- **What you have to do**
Please return, with no alterations, the lines below from the very first through the one that contains "run 2 against".

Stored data
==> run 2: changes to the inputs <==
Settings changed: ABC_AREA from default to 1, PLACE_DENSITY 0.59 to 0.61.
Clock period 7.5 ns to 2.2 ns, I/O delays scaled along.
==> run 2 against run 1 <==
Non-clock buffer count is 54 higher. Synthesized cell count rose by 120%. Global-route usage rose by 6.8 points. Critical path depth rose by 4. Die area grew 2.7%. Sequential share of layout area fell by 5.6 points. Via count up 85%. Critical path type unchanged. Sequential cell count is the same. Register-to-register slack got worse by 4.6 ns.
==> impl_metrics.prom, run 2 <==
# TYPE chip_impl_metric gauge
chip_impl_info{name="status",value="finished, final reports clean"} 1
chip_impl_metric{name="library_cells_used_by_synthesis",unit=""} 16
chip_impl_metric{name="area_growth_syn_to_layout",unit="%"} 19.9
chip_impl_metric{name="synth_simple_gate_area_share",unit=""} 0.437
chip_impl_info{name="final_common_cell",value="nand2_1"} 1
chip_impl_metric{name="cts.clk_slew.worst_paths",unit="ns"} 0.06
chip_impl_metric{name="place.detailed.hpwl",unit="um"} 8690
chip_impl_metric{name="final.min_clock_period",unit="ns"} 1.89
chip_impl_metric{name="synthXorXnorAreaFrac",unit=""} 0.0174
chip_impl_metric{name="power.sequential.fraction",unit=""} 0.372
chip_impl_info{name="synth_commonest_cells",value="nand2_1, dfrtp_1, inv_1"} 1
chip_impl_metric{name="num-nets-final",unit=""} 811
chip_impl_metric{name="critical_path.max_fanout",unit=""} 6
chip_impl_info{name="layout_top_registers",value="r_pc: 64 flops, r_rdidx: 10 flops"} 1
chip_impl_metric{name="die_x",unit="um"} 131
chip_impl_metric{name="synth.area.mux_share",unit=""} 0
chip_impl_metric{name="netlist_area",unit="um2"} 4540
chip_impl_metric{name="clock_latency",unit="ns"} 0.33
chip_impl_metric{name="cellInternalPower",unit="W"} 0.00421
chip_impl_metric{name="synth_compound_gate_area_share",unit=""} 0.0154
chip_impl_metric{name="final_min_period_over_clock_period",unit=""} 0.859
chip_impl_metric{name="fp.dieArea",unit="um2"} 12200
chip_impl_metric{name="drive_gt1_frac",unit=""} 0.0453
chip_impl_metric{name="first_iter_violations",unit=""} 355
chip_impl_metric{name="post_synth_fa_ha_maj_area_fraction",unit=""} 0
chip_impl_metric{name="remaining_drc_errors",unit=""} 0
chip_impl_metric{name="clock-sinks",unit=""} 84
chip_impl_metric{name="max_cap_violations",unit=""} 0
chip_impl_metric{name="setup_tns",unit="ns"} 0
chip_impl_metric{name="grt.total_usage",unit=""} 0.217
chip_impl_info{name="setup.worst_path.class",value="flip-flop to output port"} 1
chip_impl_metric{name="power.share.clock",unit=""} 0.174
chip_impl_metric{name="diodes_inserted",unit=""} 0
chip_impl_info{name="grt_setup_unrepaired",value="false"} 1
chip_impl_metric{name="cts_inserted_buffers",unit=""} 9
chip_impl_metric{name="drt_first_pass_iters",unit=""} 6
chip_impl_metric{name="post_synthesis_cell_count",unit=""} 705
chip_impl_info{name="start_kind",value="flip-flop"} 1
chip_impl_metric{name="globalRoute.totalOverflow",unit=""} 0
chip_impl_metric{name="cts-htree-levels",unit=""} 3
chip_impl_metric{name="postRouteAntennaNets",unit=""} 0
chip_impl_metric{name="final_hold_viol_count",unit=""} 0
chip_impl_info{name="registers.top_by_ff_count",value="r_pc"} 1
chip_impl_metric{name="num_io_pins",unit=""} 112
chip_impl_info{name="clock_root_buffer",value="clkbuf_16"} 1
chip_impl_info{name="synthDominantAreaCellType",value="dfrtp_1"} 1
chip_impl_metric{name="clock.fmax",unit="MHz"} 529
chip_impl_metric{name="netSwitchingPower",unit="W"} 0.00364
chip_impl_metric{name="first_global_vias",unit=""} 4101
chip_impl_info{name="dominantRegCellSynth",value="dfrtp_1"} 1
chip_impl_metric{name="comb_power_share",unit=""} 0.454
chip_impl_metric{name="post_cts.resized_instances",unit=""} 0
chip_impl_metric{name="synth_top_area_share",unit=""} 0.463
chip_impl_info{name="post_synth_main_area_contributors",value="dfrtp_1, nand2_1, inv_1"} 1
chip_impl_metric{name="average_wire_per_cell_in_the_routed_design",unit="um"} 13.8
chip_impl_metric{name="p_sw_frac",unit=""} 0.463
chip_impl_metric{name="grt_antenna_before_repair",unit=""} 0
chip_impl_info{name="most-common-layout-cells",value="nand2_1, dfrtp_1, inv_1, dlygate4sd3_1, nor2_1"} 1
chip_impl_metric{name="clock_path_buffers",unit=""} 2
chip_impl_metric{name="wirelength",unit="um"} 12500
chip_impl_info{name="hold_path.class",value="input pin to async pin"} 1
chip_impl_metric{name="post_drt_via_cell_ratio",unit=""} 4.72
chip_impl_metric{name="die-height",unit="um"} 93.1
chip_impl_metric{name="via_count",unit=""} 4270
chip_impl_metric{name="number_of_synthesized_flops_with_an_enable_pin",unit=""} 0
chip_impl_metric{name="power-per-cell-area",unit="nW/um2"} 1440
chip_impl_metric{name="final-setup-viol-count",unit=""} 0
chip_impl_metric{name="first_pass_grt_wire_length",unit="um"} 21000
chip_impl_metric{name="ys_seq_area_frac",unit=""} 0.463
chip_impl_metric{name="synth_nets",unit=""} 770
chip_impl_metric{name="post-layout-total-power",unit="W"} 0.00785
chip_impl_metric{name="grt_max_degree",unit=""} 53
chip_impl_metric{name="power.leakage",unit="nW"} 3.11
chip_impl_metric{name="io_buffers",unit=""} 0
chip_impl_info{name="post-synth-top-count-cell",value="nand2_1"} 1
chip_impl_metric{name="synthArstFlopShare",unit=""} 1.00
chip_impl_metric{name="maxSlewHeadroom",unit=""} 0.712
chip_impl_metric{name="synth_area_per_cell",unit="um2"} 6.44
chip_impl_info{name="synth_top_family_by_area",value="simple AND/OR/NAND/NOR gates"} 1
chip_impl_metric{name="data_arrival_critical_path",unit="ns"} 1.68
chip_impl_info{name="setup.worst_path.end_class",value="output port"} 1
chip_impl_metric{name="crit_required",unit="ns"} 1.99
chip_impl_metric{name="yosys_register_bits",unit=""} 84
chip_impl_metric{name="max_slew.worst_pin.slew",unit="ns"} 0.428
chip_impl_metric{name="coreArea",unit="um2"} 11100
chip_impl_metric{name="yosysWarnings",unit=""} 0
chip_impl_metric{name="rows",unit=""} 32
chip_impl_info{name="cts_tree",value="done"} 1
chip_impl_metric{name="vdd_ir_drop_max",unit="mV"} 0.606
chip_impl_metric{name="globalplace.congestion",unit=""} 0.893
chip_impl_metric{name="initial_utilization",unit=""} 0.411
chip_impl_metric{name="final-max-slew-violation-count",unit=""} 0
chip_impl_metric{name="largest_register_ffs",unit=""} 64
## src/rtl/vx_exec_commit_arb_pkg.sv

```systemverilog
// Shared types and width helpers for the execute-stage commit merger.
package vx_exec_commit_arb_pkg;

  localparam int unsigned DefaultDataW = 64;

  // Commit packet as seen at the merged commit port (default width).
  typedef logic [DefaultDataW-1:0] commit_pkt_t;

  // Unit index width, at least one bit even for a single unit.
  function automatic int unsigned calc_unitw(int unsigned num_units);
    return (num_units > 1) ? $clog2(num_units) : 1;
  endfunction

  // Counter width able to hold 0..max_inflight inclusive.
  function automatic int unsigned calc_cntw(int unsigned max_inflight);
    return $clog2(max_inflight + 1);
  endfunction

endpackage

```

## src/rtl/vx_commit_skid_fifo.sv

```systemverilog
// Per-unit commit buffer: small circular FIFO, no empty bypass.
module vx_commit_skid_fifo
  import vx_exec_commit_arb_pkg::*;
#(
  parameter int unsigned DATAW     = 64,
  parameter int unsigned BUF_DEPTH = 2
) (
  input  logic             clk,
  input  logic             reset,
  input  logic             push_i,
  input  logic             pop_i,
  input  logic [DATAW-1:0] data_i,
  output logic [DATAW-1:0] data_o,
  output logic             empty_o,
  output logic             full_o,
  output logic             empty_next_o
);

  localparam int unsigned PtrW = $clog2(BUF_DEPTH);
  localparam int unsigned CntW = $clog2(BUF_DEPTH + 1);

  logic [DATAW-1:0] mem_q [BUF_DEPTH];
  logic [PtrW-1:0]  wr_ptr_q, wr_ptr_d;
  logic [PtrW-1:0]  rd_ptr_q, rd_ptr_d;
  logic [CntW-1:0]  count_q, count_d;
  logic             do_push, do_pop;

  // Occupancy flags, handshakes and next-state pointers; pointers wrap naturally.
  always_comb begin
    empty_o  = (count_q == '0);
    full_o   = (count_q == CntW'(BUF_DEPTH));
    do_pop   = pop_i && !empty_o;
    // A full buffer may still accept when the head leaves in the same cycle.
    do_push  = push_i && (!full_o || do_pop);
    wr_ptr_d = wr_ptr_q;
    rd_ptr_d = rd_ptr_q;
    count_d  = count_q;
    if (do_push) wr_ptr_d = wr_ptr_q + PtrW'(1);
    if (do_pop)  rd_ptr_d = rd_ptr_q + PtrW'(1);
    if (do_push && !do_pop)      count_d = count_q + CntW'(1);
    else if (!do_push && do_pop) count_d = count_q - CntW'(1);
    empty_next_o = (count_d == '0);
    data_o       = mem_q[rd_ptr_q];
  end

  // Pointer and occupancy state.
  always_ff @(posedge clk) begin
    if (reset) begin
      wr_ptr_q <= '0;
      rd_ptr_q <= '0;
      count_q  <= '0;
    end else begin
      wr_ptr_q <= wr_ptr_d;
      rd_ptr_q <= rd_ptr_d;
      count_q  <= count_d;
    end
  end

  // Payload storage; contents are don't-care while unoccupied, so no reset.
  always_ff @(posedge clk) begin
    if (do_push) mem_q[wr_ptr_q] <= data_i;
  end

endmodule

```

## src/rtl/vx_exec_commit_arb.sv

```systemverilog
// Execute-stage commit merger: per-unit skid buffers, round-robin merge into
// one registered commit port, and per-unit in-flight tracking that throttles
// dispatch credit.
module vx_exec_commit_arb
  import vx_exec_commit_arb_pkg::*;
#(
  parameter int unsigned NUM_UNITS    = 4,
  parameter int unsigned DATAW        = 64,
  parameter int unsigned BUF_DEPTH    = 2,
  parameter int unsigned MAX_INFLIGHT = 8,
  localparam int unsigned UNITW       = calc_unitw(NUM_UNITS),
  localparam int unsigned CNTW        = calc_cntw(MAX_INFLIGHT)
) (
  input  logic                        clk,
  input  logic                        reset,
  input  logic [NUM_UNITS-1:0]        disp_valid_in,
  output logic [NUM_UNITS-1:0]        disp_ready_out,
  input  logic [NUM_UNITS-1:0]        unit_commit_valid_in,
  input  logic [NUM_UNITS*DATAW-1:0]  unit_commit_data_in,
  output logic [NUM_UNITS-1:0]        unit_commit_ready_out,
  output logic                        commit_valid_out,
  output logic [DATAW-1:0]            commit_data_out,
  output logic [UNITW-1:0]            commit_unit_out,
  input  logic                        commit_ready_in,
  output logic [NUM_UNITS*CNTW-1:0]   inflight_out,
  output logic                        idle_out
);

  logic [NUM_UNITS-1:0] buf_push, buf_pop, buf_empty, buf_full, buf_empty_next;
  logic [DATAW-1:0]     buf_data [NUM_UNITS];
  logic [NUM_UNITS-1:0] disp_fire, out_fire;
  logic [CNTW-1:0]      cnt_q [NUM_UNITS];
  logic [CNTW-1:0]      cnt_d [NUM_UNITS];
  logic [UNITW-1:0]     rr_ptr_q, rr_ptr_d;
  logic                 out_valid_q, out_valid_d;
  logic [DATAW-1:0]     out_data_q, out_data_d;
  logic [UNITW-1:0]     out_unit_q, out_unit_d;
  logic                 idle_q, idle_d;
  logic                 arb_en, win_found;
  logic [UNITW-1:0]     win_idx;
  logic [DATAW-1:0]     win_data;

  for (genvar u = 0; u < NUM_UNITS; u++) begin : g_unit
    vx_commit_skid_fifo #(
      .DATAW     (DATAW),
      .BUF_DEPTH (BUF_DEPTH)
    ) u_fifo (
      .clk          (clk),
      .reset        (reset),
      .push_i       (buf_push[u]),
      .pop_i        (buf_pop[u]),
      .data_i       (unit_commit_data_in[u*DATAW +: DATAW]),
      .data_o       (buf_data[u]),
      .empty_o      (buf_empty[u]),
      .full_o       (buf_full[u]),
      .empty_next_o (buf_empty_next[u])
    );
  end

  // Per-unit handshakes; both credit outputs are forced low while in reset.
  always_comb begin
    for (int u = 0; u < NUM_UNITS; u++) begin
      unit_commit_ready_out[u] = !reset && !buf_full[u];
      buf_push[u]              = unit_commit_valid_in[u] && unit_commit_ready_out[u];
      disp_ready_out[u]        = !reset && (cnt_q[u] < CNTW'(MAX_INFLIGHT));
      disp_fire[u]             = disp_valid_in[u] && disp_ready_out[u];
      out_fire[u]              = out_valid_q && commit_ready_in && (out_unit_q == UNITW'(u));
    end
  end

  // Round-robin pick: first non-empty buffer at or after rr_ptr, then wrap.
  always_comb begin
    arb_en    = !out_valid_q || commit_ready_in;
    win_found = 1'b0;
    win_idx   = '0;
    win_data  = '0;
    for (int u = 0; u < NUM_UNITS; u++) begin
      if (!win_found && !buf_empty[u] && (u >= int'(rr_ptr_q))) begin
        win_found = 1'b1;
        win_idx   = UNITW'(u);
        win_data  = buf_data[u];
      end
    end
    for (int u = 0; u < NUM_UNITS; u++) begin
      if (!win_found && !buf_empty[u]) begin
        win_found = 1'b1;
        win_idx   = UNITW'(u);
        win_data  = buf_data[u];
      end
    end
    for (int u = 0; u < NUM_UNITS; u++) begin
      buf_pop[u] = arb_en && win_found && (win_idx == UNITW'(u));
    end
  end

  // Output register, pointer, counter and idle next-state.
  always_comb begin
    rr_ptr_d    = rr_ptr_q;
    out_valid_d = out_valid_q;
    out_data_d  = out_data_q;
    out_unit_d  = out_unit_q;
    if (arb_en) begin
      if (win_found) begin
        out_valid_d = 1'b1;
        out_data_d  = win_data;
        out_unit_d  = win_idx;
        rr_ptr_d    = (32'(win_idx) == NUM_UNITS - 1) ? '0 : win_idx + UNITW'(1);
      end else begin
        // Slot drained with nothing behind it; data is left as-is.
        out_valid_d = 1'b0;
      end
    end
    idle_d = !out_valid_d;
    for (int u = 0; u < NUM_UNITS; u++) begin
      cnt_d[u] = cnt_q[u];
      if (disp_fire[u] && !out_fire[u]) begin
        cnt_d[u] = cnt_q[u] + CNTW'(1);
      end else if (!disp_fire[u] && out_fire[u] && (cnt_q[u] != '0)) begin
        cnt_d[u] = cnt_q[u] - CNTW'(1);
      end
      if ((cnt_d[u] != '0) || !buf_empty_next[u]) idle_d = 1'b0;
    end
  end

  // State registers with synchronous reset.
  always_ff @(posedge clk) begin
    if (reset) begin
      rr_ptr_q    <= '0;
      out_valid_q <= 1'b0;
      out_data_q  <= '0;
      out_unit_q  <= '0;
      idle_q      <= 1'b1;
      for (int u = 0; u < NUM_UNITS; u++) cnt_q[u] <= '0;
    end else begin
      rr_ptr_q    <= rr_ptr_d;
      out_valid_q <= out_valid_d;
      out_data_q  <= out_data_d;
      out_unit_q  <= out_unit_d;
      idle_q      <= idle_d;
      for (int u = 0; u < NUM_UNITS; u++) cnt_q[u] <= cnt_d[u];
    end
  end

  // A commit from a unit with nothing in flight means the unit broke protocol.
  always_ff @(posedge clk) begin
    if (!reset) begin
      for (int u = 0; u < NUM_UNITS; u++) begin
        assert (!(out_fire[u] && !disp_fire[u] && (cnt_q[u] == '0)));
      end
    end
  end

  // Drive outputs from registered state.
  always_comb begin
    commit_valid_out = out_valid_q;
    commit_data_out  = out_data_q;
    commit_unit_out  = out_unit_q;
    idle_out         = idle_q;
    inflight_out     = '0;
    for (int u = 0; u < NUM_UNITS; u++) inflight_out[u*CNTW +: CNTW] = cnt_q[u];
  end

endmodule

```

- **Task response**
==> run 2: changes to the inputs <==
Settings changed: ABC_AREA from default to 1, PLACE_DENSITY 0.59 to 0.61.
Clock period 7.5 ns to 2.2 ns, I/O delays scaled along.
==> run 2 against run 1 <==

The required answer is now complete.